ISLAMABAD  -   Pakistan is likely to allow Indian Prime Minister Narendra Modi to fly over the country on way to Kyrgyzstan where he will attend the Shanghai Cooperation Organisation summit this week, officials said on Sunday.

India earlier requested Pakistan to let Prime Minister Modi’s aircraft fly over its airspace to Bishkek in Kyrgyzstan on June 13.

Senior officials at the foreign ministry told The Nation said that Modi’s request was being ‘seriously considered’ and there could be a ‘positive decision’ soon. “This is something we are not going to deny as we are trying to cool down the atmosphere. The request has come from the (Indian) PM and we are unlikely to turn it down. We have come up with so many goodwill gestures in the recent past to defuse tension in the region,” said one official.

Another official said that Prime Minister Imran Khan, Foreign Minister Shah Mehmood Qureshi and the military leadership agree that “this (allowing airspace) is not a big deal.”

Pakistan had fully closed its airspace on February 26 after an attempted Indian Air Force attack in Balakot. Since then, Pakistan has only opened two routes, both of them pass through southern Pakistan, of the total 11.

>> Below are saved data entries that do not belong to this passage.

File: config.mk
export PLATFORM = sky130hd
export DESIGN_NAME = score_hex_display
export DESIGN_NICKNAME = d
export VERILOG_FILES = /design/src/rtl/score_pkg.sv /design/src/rtl/score_hex_display_seg7_decode.sv /design/src/rtl/score_hex_display.sv
export SDC_FILE = /design/constraint.sdc
export NUM_CORES = 1
export LEC_CHECK = 0
export CAP_MARGIN = 0
export CORE_UTILIZATION = 45
export CTS_BUF_LIST = sky130_fd_sc_hd__clkbuf_8
export DETAILED_ROUTE_END_ITERATION = 8
export GPL_TIMING_DRIVEN = 0
export PLACE_DENSITY = 0.71
export SYNTH_ARGS = -nofsm -noshare
export SYNTH_HDL_FRONTEND = slang
export SYNTH_SLANG_ARGS = --single-unit
File: constraint.sdc
create_clock -name Clk -period 7.6 [get_ports Clk]
set_clock_uncertainty 0.2 [all_clocks]
set_input_delay 1.52 -clock Clk [delete_from_list [all_inputs] [get_ports Clk]]
set_output_delay 1.52 -clock Clk [all_outputs]
set_load 0.02 [all_outputs]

Over the weekend, an Indian official in New Delhi said: “We have requested Pakistan to let the PM’s plane fly over its airspace through one of the routes that has not been opened as yet. The PM has to attend the SCO meet on June 13 and June 14.”

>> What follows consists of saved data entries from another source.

<file path="src/rtl/common_fifo_pkg.sv">
// Shared definitions for the common FIFO family.
//   count_width() : width of an occupancy counter able to hold 0..depth
//   acc_cnt_e     : encoded number of accepted pops / writes in a cycle
//   slot_sel_e    : per-slot next-value select driven by the FIFO top level
package common_fifo_pkg;

  typedef enum logic [1:0] {
    ACC_NONE = 2'd0,
    ACC_ONE  = 2'd1,
    ACC_TWO  = 2'd2
  } acc_cnt_e;

  typedef enum logic [2:0] {
    SEL_HOLD   = 3'd0,
    SEL_SHIFT1 = 3'd1,
    SEL_SHIFT2 = 3'd2,
    SEL_DIN0   = 3'd3,
    SEL_DIN1   = 3'd4
  } slot_sel_e;

  function automatic int count_width(input int depth);
    return $clog2(depth + 1);
  endfunction

endpackage

</file>
<file path="src/rtl/common_fifo_shift_entry.sv">
// One storage slot of the shifting FIFO.
// Ports:
//   clk, resetn  : clock, asynchronous active-low reset (loads RESET_VALUE)
//   sel          : next-value select (hold / shift by 1 / shift by 2 / din0 / din1)
//   shift1_data  : contents of the slot one position further from the head
//   shift2_data  : contents of the slot two positions further from the head
//   din0, din1   : write data
//   q            : registered slot contents
module common_fifo_shift_entry
  import common_fifo_pkg::*;
#(
  parameter int               WIDTH       = 6,
  parameter logic [WIDTH-1:0] RESET_VALUE = '0
) (
  input  logic             clk,
  input  logic             resetn,
  input  slot_sel_e        sel,
  input  logic [WIDTH-1:0] shift1_data,
  input  logic [WIDTH-1:0] shift2_data,
  input  logic [WIDTH-1:0] din0,
  input  logic [WIDTH-1:0] din1,
  output logic [WIDTH-1:0] q
);

  always_ff @(posedge clk or negedge resetn) begin
    if (!resetn) begin
      q <= RESET_VALUE;
    end else begin
      unique case (sel)
        SEL_SHIFT1: q <= shift1_data;
        SEL_SHIFT2: q <= shift2_data;
        SEL_DIN0:   q <= din0;
        SEL_DIN1:   q <= din1;
        default:    q <= q;
      endcase
    end
  end

endmodule

</file>
<file path="src/rtl/common_fifo_shift_2w2r.sv">
// Shifting FIFO with two write and two read ports per cycle. Entry 0 is the
// head; pops shift the remaining entries toward the head, writes land directly
// behind the surviving entries.
// Ports:
//   clk, resetn            : clock, asynchronous active-low reset
//   din0/din1, wen0/wen1   : write data / requests (din0 is older; wen1 needs wen0)
//   ren0/ren1              : pop requests (ren1 needs ren0)
//   dout0/dout1            : entry 0 / entry 1, combinational from registers
//   fifo_empty/fifo_full   : occupancy flags
//   fifo_count             : occupancy
//   fifo_error             : only with COMMON_FIFO_SHIFT_2W2R_ERROR_EN defined;
//                            sticky flag set by any rejected request
module common_fifo_shift_2w2r
  import common_fifo_pkg::*;
#(
  parameter int                                 FIFO_DEPTH       = 16,
  parameter int                                 FIFO_WIDTH       = 6,
  parameter int                                 FIFO_RESET_STATE = 0,
  parameter logic [FIFO_DEPTH*FIFO_WIDTH-1:0]   FIFO_RESET_VALUE = '0
) (
  input  logic                              clk,
  input  logic                              resetn,
  input  logic [FIFO_WIDTH-1:0]             din0,
  input  logic [FIFO_WIDTH-1:0]             din1,
  input  logic                              wen0,
  input  logic                              wen1,
  input  logic                              ren0,
  input  logic                              ren1,
  output logic [FIFO_WIDTH-1:0]             dout0,
  output logic [FIFO_WIDTH-1:0]             dout1,
  output logic                              fifo_empty,
  output logic                              fifo_full,
  output logic [$clog2(FIFO_DEPTH+1)-1:0]   fifo_count
`ifdef COMMON_FIFO_SHIFT_2W2R_ERROR_EN
  ,
  output logic                              fifo_error
`endif
);

  localparam int CW = count_width(FIFO_DEPTH);

  logic [CW-1:0]         count_q;
  acc_cnt_e              r_acc;
  acc_cnt_e              w_acc;
  int                    cnt;
  int                    free_slots;
  int                    r_num;
  int                    w_num;
  int                    keep_cnt;
  slot_sel_e             slot_sel [FIFO_DEPTH];
  logic [FIFO_WIDTH-1:0] entry_q  [FIFO_DEPTH];

  // Accept counts are judged against occupancy at the start of the cycle, so
  // a pop never frees room for a same-cycle write.
  always_comb begin
    cnt        = int'(count_q);
    free_slots = FIFO_DEPTH - cnt;

    r_acc = ACC_TWO;
    if (!ren0 || cnt == 0)       r_acc = ACC_NONE;
    else if (!ren1 || cnt == 1)  r_acc = ACC_ONE;

    w_acc = ACC_TWO;
    if (!wen0 || free_slots == 0)       w_acc = ACC_NONE;
    else if (!wen1 || free_slots == 1)  w_acc = ACC_ONE;

    r_num    = int'(r_acc);
    w_num    = int'(w_acc);
    keep_cnt = cnt - r_num;
  end

  // Surviving entries move toward the head by r_num; new data lands right
  // behind them. Slots beyond the new occupancy simply hold.
  always_comb begin
    for (int i = 0; i < FIFO_DEPTH; i++) begin
      slot_sel[i] = SEL_HOLD;
      if (i < keep_cnt) begin
        if (r_num == 2)      slot_sel[i] = SEL_SHIFT2;
        else if (r_num == 1) slot_sel[i] = SEL_SHIFT1;
      end else if (i == keep_cnt && w_num >= 1) begin
        slot_sel[i] = SEL_DIN0;
      end else if (i == keep_cnt + 1 && w_num == 2) begin
        slot_sel[i] = SEL_DIN1;
      end
    end
  end

  always_ff @(posedge clk or negedge resetn) begin
    if (!resetn) begin
      count_q <= CW'(FIFO_RESET_STATE);
    end else begin
      count_q <= CW'(cnt - r_num + w_num);
    end
  end

  for (genvar i = 0; i < FIFO_DEPTH; i++) begin : g_slot
    logic [FIFO_WIDTH-1:0] sh1;
    logic [FIFO_WIDTH-1:0] sh2;

    // Tail slots have no upstream neighbour; these inputs are never selected.
    if (i + 1 < FIFO_DEPTH) begin : g_sh1
      assign sh1 = entry_q[i+1];
    end else begin : g_sh1_tie
      assign sh1 = '0;
    end
    if (i + 2 < FIFO_DEPTH) begin : g_sh2
      assign sh2 = entry_q[i+2];
    end else begin : g_sh2_tie
      assign sh2 = '0;
    end

    common_fifo_shift_entry #(
      .WIDTH       (FIFO_WIDTH),
      .RESET_VALUE (FIFO_RESET_VALUE[i*FIFO_WIDTH +: FIFO_WIDTH])
    ) u_entry (
      .clk         (clk),
      .resetn      (resetn),
      .sel         (slot_sel[i]),
      .shift1_data (sh1),
      .shift2_data (sh2),
      .din0        (din0),
      .din1        (din1),
      .q           (entry_q[i])
    );
  end

  assign dout0      = entry_q[0];
  assign dout1      = entry_q[1];
  assign fifo_count = count_q;
  assign fifo_empty = (count_q == '0);
  assign fifo_full  = (count_q == CW'(FIFO_DEPTH));

`ifdef COMMON_FIFO_SHIFT_2W2R_ERROR_EN
  logic reject;

  assign reject = (ren0 && r_acc == ACC_NONE) || (ren1 && r_acc != ACC_TWO) ||
                  (wen0 && w_acc == ACC_NONE) || (wen1 && w_acc != ACC_TWO);

  always_ff @(posedge clk or negedge resetn) begin
    if (!resetn) begin
      fifo_error <= 1'b0;
    end else if (reject) begin
      fifo_error <= 1'b1;
    end
  end
`endif

endmodule

</file>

Pakistan had given special permission to India’s then external affairs minister Sushma Swaraj to fly directly through Pakistani airspace to attend the SCO Foreign Ministers’ meet in Bishkek, Kyrgyzstan, on May 21.

Apart from the two routes through southern Pakistan, the neighbouring country’s airspace remains closed for commercial airliners.

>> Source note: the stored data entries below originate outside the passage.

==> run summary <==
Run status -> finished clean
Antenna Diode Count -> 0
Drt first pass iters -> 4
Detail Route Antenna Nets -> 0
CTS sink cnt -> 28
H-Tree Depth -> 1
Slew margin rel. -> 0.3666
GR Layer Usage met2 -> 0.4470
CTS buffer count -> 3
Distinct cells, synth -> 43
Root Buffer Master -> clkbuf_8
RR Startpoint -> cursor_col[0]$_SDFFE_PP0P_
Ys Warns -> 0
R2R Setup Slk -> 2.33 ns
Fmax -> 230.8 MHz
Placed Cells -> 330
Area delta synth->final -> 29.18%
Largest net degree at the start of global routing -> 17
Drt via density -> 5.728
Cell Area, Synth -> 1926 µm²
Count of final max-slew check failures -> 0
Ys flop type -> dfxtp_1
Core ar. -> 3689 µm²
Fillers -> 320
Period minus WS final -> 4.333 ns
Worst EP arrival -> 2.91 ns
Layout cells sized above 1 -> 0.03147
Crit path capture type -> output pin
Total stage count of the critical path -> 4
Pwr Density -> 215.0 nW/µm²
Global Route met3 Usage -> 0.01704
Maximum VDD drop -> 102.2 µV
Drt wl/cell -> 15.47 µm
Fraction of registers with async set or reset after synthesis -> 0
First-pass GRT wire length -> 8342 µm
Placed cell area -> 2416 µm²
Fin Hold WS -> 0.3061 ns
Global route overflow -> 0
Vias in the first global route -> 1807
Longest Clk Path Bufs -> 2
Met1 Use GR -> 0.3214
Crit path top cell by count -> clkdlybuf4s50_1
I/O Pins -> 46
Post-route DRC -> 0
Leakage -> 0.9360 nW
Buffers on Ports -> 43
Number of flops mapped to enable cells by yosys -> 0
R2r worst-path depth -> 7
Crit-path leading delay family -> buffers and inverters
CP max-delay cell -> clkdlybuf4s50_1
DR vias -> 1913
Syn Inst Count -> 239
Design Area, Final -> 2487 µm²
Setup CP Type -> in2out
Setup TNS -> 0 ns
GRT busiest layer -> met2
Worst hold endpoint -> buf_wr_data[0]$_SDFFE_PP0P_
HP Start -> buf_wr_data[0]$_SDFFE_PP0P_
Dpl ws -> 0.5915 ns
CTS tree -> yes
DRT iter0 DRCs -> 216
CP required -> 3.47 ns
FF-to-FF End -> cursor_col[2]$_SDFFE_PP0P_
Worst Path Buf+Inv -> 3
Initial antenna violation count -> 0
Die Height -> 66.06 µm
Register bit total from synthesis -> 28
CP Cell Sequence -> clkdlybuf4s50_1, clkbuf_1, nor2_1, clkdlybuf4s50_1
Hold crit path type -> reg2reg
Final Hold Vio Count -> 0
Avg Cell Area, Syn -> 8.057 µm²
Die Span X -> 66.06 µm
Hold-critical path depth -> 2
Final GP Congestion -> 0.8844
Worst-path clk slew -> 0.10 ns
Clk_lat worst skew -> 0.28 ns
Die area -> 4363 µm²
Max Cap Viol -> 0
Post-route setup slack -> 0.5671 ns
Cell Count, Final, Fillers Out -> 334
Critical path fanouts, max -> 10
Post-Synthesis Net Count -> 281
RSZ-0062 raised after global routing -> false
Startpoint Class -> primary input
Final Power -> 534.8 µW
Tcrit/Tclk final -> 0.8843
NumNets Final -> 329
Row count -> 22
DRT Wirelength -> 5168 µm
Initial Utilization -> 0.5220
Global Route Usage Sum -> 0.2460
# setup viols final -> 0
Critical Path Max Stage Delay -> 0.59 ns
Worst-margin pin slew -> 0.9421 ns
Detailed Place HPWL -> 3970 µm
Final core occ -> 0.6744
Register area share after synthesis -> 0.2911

The IAF announced on May 31 that all temporary restrictions imposed on Indian airspace post the Balakot airstrike had been removed. However, it was unlikely to benefit any commercial airliners unless Pakistan reciprocates and opens its complete airspace.

Last week, Prime Minister Imran Khan urged Modi to realise the goal of peace in the region through “collective endeavours.” Foreign ministry officials said that “in line with established diplomatic norms and inter-state practice,” PM Khan and Foreign Minister Shah Mehmood Qureshi addressed letters to PM Modi and Indian External Affairs Minister S Jaishankar, congratulating them on the assumption of offices.

“The letters underscored Pakistan’s consistent policy of peaceful neighbourhood and the vision of working for durable peace and stability in South Asia with peaceful resolution of all outstanding issues, including Kashmir dispute,” said an official.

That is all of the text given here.